Quote the entries below from the line with "For 10-09 and" through the line with "set clk [get_ports", both ends included, and only those lines.

──────── Information shown ────────

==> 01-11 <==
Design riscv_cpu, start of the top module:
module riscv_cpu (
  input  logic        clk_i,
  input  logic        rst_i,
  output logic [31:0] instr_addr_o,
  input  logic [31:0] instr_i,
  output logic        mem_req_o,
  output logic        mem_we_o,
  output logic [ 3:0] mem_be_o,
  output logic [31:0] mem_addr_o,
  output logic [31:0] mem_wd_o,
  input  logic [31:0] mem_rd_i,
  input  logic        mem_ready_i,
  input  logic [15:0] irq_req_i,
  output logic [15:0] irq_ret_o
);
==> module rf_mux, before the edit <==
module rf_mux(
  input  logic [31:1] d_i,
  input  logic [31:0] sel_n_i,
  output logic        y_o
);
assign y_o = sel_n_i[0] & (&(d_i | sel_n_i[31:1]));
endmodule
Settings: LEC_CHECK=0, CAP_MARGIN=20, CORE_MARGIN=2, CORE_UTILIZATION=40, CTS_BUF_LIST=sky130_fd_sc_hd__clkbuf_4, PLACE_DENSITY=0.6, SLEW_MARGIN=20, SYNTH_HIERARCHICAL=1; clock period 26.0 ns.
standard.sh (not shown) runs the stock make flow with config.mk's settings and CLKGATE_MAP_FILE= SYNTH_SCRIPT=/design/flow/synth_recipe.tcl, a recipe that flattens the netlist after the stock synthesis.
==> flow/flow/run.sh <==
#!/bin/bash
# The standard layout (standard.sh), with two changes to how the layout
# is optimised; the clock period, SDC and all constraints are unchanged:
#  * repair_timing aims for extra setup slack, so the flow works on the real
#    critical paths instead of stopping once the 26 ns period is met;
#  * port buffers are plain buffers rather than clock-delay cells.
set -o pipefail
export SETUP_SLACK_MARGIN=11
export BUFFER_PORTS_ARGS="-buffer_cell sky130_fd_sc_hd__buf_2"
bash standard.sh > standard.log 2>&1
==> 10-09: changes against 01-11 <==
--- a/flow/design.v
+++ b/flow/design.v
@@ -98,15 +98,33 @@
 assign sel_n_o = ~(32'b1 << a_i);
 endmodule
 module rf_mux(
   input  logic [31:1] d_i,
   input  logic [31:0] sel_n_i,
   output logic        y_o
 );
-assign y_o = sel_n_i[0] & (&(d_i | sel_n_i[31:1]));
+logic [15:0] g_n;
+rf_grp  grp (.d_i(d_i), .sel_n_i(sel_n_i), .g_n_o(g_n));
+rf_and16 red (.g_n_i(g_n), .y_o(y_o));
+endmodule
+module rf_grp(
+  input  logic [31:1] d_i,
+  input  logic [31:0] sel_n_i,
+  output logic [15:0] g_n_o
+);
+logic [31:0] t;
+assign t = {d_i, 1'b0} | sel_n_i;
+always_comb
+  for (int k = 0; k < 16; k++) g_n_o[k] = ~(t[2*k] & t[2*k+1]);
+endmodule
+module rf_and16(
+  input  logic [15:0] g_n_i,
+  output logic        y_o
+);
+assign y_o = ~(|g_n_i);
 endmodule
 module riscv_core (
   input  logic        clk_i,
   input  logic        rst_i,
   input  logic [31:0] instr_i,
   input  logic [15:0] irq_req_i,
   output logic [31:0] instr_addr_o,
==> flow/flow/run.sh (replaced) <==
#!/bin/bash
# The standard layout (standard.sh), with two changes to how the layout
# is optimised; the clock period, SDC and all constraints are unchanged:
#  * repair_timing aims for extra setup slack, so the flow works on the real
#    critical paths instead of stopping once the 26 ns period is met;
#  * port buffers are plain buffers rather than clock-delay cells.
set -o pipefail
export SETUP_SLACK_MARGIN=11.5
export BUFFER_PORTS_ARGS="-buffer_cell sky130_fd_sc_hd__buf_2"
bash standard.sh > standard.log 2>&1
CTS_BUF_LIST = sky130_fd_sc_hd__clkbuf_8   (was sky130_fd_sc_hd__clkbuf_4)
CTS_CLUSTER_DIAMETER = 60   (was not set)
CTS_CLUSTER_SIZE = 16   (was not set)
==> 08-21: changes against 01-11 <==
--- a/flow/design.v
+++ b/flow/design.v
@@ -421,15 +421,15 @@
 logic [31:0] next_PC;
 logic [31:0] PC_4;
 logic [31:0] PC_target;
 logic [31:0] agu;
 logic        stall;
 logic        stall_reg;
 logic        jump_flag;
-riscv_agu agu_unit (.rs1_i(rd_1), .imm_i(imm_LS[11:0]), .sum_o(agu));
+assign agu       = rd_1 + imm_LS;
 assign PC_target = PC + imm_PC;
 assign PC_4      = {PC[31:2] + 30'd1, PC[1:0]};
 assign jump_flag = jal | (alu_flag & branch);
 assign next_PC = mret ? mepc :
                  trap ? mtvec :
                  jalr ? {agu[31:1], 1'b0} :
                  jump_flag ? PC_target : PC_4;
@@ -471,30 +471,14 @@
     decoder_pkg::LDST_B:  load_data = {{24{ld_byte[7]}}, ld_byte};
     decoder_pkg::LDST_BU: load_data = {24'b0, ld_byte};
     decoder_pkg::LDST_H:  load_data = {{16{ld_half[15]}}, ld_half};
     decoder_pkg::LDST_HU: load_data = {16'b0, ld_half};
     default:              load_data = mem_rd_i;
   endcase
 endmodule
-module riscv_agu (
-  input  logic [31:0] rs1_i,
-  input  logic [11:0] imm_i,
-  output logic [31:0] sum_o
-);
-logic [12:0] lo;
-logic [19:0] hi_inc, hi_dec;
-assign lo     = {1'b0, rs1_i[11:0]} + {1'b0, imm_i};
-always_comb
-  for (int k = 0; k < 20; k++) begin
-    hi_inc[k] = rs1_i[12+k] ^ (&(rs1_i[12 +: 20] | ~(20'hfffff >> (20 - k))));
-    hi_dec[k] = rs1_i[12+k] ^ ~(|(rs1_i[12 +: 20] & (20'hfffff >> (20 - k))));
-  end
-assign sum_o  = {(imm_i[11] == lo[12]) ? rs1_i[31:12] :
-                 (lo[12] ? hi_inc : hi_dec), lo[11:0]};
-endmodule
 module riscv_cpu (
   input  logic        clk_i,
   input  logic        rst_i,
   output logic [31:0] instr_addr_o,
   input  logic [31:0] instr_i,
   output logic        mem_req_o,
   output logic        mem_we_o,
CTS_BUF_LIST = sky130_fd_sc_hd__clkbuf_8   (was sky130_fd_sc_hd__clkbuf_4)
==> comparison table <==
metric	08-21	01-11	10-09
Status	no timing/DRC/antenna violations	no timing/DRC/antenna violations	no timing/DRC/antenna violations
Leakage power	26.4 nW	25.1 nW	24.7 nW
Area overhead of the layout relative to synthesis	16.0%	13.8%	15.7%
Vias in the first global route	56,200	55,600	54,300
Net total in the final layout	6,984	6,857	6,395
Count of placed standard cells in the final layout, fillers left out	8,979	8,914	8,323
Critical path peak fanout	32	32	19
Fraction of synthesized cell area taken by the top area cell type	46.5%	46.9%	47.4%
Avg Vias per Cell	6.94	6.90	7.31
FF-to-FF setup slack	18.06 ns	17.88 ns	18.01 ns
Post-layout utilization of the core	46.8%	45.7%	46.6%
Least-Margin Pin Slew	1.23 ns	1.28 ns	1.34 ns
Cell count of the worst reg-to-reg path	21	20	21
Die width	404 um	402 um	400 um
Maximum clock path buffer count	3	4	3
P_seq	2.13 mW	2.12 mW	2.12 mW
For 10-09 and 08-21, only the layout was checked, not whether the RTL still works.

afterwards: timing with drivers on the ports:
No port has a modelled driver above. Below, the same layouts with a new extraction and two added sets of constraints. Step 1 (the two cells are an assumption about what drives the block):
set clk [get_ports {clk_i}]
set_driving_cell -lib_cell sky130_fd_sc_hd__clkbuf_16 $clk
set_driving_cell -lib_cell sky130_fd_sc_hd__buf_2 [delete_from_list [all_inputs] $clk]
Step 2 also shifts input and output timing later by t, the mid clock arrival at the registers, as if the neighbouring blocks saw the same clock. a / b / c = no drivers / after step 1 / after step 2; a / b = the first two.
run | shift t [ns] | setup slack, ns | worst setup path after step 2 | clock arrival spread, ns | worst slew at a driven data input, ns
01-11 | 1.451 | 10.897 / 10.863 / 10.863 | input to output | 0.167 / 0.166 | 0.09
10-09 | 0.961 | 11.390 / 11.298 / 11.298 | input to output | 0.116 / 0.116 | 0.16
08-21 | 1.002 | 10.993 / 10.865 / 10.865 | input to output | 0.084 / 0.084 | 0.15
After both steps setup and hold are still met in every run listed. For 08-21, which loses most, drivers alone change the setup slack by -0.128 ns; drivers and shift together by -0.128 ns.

────────

■ Response to this exercise ■
For 10-09 and 08-21, only the layout was checked, not whether the RTL still works.

afterwards: timing with drivers on the ports:
No port has a modelled driver above. Below, the same layouts with a new extraction and two added sets of constraints. Step 1 (the two cells are an assumption about what drives the block):
set clk [get_ports {clk_i}]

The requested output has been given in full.